The `Block` timestamps would be stored like this:
Block[ 0 ] = 0
Block[ 1 ] = frame_presentation_time[ 1 ] * DispCT
Block[ 2 ] = frame_presentation_time[ 2 ] * DispCT
...

And on output of the demuxer we would get:
Block[ 0 ] = -InitialPresentationDelay
Block[ 1 ] = -InitialPresentationDelay + frame_presentation_time[ 1 ] * DispCT
Block[ 2 ] = -InitialPresentationDelay + frame_presentation_time[ 2 ] * DispCT
...

`CodecDelay` cannot be used here. But it's very close to what we need.

It's not the SeekPreRoll either because the actual frame timestamps of
each frame is affected, not just when seeking (although it may be
needed for delayed RAP).

We also need to figure out whether the Blocks need to be stored with
or without the delay. If that's with the delay then we don't even need
to care about it. The frames will just not start at 0 but that's
already the case in the original stream.

But that may just be the tricky part here, the reference point. The
PresentationTime[ 0 ] doesn't start at 0 because some frames were
needed to decode before getting actual usable data out of the decoder.
But this is really the first frame to display so it would actually be
0 on the output of the demuxer. So it does seem exactly like what
CodecDelay does:
"CodecDelay is The codec-built-in delay in nanoseconds. This value
must be subtracted from each block timestamp in order to get the
actual timestamp."

The `Block` timestamp would be PresentationTime[ 0 ] which isn't 0.
But on the output Block[ 0 ] should really give 0. So we would have
something like this in the file:
Block[ 0 ] = InitialPresentationDelay
Block[ 1 ] = InitialPresentationDelay + frame_presentation_time[ 1 ] * DispCT
Block[ 2 ] = InitialPresentationDelay + frame_presentation_time[ 2 ] * DispCT
...

And on the output of the demuxer we would have the following, when
`CodecDelay` is [InitialPresentationDelay]:
Block[ 0 ] = 0
Block[ 1 ] = frame_presentation_time[ 1 ] * DispCT
Block[ 2 ] = frame_presentation_time[ 2 ] * DispCT
...

It does look like what the internal AV1 display delay is trying to achieve.

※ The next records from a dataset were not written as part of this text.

$ cat config.mk
export PLATFORM = sky130hd
export DESIGN_NAME = ppl_ctrl_flat
export DESIGN_NICKNAME = d
export VERILOG_FILES = /design/src/rtl/ppl_ctrl_pkg.sv /design/src/rtl/ppl_ctrl_if.sv /design/src/rtl/ppl_ctrl.sv /design/src/flat_wrapper.sv
export SDC_FILE = /design/constraint.sdc
export NUM_CORES = 1
export LEC_CHECK = 0
export ABC_AREA = 1
export CELL_PAD_IN_SITES_DETAIL_PLACEMENT = 1
export CELL_PAD_IN_SITES_GLOBAL_PLACEMENT = 1
export CORE_MARGIN = 2
export CORE_UTILIZATION = 25
export DETAILED_ROUTE_END_ITERATION = 8
export DONT_BUFFER_PORTS = 1
export GPL_TIMING_DRIVEN = 1
export PLACE_DENSITY = 0.5
export SETUP_SLACK_MARGIN = 0.05
export SLEW_MARGIN = 20
export SYNTH_ARGS = -nofsm -noshare
export SYNTH_HDL_FRONTEND = slang
export SYNTH_SLANG_ARGS = --single-unit
$ cat constraint.sdc
create_clock -name clk -period 5.25 [get_ports clk]
set_input_delay 0.525 -clock clk [delete_from_list [all_inputs] [get_ports clk]]
set_output_delay 0.525 -clock clk [all_outputs]
set_load 0.02 [all_outputs]
$ cat src/rtl/ppl_ctrl_pkg.sv
// ppl_ctrl_pkg: shared hold/clear codes and controller state encoding
package ppl_ctrl_pkg;
  localparam int HOLD_W = 3;
  localparam int CLEAR_W = 3;
  typedef enum logic [HOLD_W-1:0] {
    HOLD_NONE = 3'd0,
    HOLD_PC   = 3'd1,
    HOLD_ID   = 3'd2,
    HOLD_EX   = 3'd3,
    HOLD_PPL  = 3'd4
  } hold_e;
  typedef enum logic [CLEAR_W-1:0] {
    CLEAR_NONE = 3'd0,
    CLEAR_ID   = 3'd1,
    CLEAR_EX   = 3'd2,
    CLEAR_IDEX = 3'd3,
    CLEAR_PPL  = 3'd4
  } clear_e;
  typedef enum logic [1:0] {
    RUN      = 2'd0,
    MEM_WAIT = 2'd1,
    HALT     = 2'd2
  } state_e;
  function automatic logic load_use(
    input logic [2:0] rs1, input logic [2:0] rs2,
    input logic       rs1_use, input logic rs2_use,
    input logic [2:0] rd, input logic ld
  );
    return ld && rd != 3'd0 && ((rs1_use && rs1 == rd) || (rs2_use && rs2 == rd));
  endfunction
endpackage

The `CodecDelay` also has this note on proper muxing:
The value SHOULD be small so the muxing of tracks with the same actual
timestamp are in the same Cluster.

Because muxing is done based on the stored `Block` timestamp. It
usually doesn't take in account CodecDelay (but it could/should).

So I'll update my AV1 codec mapping saying `CodecDelay` is
[InitialPresentationDelay] and how to use it.